**The data**
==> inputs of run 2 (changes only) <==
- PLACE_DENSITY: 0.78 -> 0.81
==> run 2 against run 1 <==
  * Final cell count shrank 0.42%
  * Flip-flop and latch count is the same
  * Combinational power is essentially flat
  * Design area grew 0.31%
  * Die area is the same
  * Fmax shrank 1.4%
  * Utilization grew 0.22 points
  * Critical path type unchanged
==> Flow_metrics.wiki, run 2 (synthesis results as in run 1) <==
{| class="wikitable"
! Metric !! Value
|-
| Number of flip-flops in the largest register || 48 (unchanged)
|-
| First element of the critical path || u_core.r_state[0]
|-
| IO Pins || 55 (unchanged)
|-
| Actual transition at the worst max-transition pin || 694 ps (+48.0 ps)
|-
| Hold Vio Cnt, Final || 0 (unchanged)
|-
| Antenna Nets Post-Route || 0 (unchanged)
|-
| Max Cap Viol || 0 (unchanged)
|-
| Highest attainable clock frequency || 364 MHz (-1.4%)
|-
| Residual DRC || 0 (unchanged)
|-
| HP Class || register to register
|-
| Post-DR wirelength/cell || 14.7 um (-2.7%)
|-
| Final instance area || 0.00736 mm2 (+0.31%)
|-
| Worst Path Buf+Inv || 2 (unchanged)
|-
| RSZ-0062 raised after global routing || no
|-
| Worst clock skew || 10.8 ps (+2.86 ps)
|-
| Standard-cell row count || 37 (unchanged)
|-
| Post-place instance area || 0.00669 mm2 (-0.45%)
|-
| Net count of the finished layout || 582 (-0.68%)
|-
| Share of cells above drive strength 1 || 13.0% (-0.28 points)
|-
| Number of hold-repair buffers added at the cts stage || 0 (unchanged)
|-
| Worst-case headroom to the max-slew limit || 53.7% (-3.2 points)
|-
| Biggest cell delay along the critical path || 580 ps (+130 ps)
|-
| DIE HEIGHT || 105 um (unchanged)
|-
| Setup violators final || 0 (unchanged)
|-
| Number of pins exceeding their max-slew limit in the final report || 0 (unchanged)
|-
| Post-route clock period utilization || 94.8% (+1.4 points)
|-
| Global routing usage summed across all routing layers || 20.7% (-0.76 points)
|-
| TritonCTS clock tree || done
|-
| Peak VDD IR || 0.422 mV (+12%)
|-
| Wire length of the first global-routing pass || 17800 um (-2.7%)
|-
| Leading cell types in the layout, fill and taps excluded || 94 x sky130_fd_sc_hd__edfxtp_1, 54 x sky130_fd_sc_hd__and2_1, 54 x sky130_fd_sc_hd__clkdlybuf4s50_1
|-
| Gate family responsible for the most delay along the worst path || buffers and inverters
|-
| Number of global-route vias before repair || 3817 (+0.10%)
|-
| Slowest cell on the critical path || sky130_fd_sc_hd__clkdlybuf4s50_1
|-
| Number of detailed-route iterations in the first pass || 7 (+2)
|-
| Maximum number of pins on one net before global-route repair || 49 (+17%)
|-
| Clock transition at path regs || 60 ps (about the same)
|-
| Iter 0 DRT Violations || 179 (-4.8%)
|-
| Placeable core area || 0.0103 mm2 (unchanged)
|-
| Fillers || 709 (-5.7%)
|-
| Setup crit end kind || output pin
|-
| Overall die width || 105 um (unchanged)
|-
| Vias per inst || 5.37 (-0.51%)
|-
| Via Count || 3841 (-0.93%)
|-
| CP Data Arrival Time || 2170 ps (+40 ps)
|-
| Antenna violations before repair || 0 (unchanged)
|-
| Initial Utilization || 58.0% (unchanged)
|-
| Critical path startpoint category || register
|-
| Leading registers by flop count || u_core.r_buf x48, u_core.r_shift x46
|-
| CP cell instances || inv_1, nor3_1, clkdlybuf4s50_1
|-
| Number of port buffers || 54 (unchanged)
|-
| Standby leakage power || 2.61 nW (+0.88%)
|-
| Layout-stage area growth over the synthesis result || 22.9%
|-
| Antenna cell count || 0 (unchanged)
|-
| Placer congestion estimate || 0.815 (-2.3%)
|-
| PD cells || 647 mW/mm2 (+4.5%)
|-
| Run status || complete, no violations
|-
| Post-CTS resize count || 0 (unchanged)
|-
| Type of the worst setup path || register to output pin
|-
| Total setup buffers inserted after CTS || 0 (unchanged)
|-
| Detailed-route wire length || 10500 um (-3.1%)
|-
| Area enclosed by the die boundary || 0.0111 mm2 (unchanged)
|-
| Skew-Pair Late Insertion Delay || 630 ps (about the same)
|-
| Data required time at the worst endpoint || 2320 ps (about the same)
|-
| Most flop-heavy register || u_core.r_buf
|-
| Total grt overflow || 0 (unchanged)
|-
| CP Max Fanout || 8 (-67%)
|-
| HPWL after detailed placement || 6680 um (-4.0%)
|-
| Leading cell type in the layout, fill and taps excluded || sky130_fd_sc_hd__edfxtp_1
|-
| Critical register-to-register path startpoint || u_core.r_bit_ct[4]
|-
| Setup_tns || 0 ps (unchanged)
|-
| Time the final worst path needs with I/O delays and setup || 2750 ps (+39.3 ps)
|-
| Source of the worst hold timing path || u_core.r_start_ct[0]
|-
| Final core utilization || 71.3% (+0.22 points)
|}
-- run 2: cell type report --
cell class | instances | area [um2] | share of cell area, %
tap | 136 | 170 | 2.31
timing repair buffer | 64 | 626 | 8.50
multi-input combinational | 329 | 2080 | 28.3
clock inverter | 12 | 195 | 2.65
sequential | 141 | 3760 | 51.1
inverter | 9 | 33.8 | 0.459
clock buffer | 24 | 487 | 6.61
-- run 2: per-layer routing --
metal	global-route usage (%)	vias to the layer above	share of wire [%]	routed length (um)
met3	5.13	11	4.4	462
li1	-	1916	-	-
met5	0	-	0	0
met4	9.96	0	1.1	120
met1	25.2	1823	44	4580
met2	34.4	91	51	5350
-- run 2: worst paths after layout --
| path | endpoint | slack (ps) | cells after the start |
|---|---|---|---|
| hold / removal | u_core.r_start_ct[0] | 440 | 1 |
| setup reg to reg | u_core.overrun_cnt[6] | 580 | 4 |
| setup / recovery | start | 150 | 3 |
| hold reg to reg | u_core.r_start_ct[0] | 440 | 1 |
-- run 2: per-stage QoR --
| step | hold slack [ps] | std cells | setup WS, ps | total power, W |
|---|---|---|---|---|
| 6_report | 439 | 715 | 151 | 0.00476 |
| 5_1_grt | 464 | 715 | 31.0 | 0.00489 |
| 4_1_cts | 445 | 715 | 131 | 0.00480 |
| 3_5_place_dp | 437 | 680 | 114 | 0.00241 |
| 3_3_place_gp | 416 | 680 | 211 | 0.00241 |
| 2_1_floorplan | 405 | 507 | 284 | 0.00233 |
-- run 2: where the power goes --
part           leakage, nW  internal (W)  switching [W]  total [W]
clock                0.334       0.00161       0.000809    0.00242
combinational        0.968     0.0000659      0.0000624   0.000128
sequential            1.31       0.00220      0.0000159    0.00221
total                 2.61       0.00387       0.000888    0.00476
`src/rtl/multicycle_pkg.sv`:
```
// Shared types and encodings for the multicycle MIPS-subset control unit:
// FSM states, opcode/funct values, ULA operations and datapath select codes.
package multicycle_pkg;

    typedef enum logic [3:0] {
        FETCH   = 4'd0,
        DECODE  = 4'd1,
        MEMADR  = 4'd2,
        MEMRD   = 4'd3,
        MEMWB   = 4'd4,
        MEMWR   = 4'd5,
        EXECUTE = 4'd6,
        ALUWB   = 4'd7,
        BEQ     = 4'd8,
        ADDIEX  = 4'd9,
        ADDIWB  = 4'd10,
        JUMP    = 4'd11
    } state_t;

    localparam logic [5:0] OP_RTYPE = 6'b000000;
    localparam logic [5:0] OP_LW    = 6'b100011;
    localparam logic [5:0] OP_SW    = 6'b101011;
    localparam logic [5:0] OP_BEQ   = 6'b000100;
    localparam logic [5:0] OP_ADDI  = 6'b001000;
    localparam logic [5:0] OP_J     = 6'b000010;

    localparam logic [5:0] FUNCT_ADD = 6'b100000;
    localparam logic [5:0] FUNCT_SUB = 6'b100010;
    localparam logic [5:0] FUNCT_AND = 6'b100100;
    localparam logic [5:0] FUNCT_OR  = 6'b100101;
    localparam logic [5:0] FUNCT_SLT = 6'b101010;

    localparam logic [2:0] ULA_ADD = 3'b000;
    localparam logic [2:0] ULA_SUB = 3'b001;
    localparam logic [2:0] ULA_AND = 3'b010;
    localparam logic [2:0] ULA_OR  = 3'b011;
    localparam logic [2:0] ULA_SLT = 3'b101;

    // ula_op: what the FSM asks of the ULA decoder
    localparam logic [1:0] ULAOP_ADD   = 2'b00;
    localparam logic [1:0] ULAOP_SUB   = 2'b01;
    localparam logic [1:0] ULAOP_FUNCT = 2'b10;

    localparam logic [1:0] SRCB_REGB  = 2'b00;
    localparam logic [1:0] SRCB_FOUR  = 2'b01;
    localparam logic [1:0] SRCB_IMM   = 2'b10;
    localparam logic [1:0] SRCB_IMMSH = 2'b11;

    localparam logic [1:0] PCSRC_ULA    = 2'b00;
    localparam logic [1:0] PCSRC_ULAOUT = 2'b01;
    localparam logic [1:0] PCSRC_JUMP   = 2'b10;

endpackage

```
`src/rtl/multicycle_control_ula_decoder.sv`:
```
// Combinational ULA control decoder: fixed add/sub requests from the FSM,
// or an R-type operation selected by the Funct field.
module ula_decoder
    import multicycle_pkg::*;
(
    input  logic [5:0] i_funct,
    input  logic [1:0] i_ula_op,
    output logic [2:0] o_ula_control
);

    always_comb begin
        o_ula_control = ULA_ADD;
        case (i_ula_op)
            ULAOP_SUB: o_ula_control = ULA_SUB;
            ULAOP_FUNCT: begin
                case (i_funct)
                    FUNCT_ADD: o_ula_control = ULA_ADD;
                    FUNCT_SUB: o_ula_control = ULA_SUB;
                    FUNCT_AND: o_ula_control = ULA_AND;
                    FUNCT_OR:  o_ula_control = ULA_OR;
                    FUNCT_SLT: o_ula_control = ULA_SLT;
                    default:   o_ula_control = ULA_ADD;
                endcase
            end
            default: o_ula_control = ULA_ADD;
        endcase
    end

endmodule

```
`src/rtl/multicycle_control.sv`:
```
// Moore FSM sequencing the multicycle datapath; drives all mux selects and
// write enables. Only ULAControl (EXECUTE) and PCEn (BEQ) see live inputs.
module multicycle_control
    import multicycle_pkg::*;
#(
    parameter bit ENABLE_JUMP = 1'b1,
    parameter int STATE_W     = 4     // must be >= 4
)(
    input  logic               clk,
    input  logic               reset,
    input  logic [5:0]         Op,
    input  logic [5:0]         Funct,
    input  logic               Z,
    output logic [2:0]         ULAControl,
    output logic               ALUSrcA,
    output logic [1:0]         ALUSrcB,
    output logic               IorD,
    output logic               IRWrite,
    output logic               MemWrite,
    output logic               RegDst,
    output logic               MemtoReg,
    output logic               RegWrite,
    output logic [1:0]         PCSrc,
    output logic               PCEn,
    output logic [STATE_W-1:0] state_dbg
);

    state_t     r_state;
    state_t     w_state_next;
    state_t     w_state_cur;
    logic [1:0] w_ula_op;
    logic       w_pc_write;
    logic       w_branch;

    always_ff @(posedge clk) begin
        if (reset) r_state <= FETCH;
        else       r_state <= w_state_next;
    end

    // While reset is held the outputs look like FETCH with every enable off.
    assign w_state_cur = reset ? FETCH : r_state;

    always_comb begin
        w_state_next = FETCH;
        w_ula_op     = ULAOP_ADD;
        w_pc_write   = 1'b0;
        w_branch     = 1'b0;
        ALUSrcA      = 1'b0;
        ALUSrcB      = SRCB_REGB;
        IorD         = 1'b0;
        IRWrite      = 1'b0;
        MemWrite     = 1'b0;
        RegDst       = 1'b0;
        MemtoReg     = 1'b0;
        RegWrite     = 1'b0;
        PCSrc        = PCSRC_ULA;
        case (w_state_cur)
            FETCH: begin
                IRWrite      = 1'b1;
                ALUSrcB      = SRCB_FOUR;
                w_pc_write   = 1'b1;
                w_state_next = DECODE;
            end
            DECODE: begin
                ALUSrcB = SRCB_IMMSH;
                case (Op)
                    OP_LW, OP_SW: w_state_next = MEMADR;
                    OP_RTYPE:     w_state_next = EXECUTE;
                    OP_BEQ:       w_state_next = BEQ;
                    OP_ADDI:      w_state_next = ADDIEX;
                    OP_J:         w_state_next = ENABLE_JUMP ? JUMP : FETCH;
                    default:      w_state_next = FETCH;
                endcase
            end
            MEMADR: begin
                ALUSrcA      = 1'b1;
                ALUSrcB      = SRCB_IMM;
                w_state_next = (Op == OP_SW) ? MEMWR : MEMRD;
            end
            MEMRD: begin
                IorD         = 1'b1;
                w_state_next = MEMWB;
            end
            MEMWB: begin
                MemtoReg = 1'b1;
                RegWrite = 1'b1;
            end
            MEMWR: begin
                IorD     = 1'b1;
                MemWrite = 1'b1;
            end
            EXECUTE: begin
                ALUSrcA      = 1'b1;
                w_ula_op     = ULAOP_FUNCT;
                w_state_next = ALUWB;
            end
            ALUWB: begin
                RegDst   = 1'b1;
                RegWrite = 1'b1;
            end
            BEQ: begin
                ALUSrcA  = 1'b1;
                w_ula_op = ULAOP_SUB;
                PCSrc    = PCSRC_ULAOUT;
                w_branch = 1'b1;
            end
            ADDIEX: begin
                ALUSrcA      = 1'b1;
                ALUSrcB      = SRCB_IMM;
                w_state_next = ADDIWB;
            end
            ADDIWB:  RegWrite = 1'b1;
            JUMP: begin
                PCSrc      = PCSRC_JUMP;
                w_pc_write = 1'b1;
            end
            default: w_state_next = FETCH;
        endcase
        if (reset) begin
            IRWrite    = 1'b0;
            MemWrite   = 1'b0;
            RegWrite   = 1'b0;
            w_pc_write = 1'b0;
            w_branch   = 1'b0;
        end
    end

    assign PCEn      = w_pc_write | (w_branch & Z);
    assign state_dbg = reset ? '0 : STATE_W'(r_state);

    ula_decoder u_ula_decoder (
        .i_funct       (Funct),
        .i_ula_op      (w_ula_op),
        .o_ula_control (ULAControl)
    );

endmodule
```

**Problem description**
Take from the material every line that holds "above".

**Solution below**
| Share of cells above drive strength 1 || 13.0% (-0.28 points)
metal	global-route usage (%)	vias to the layer above	share of wire [%]	routed length (um)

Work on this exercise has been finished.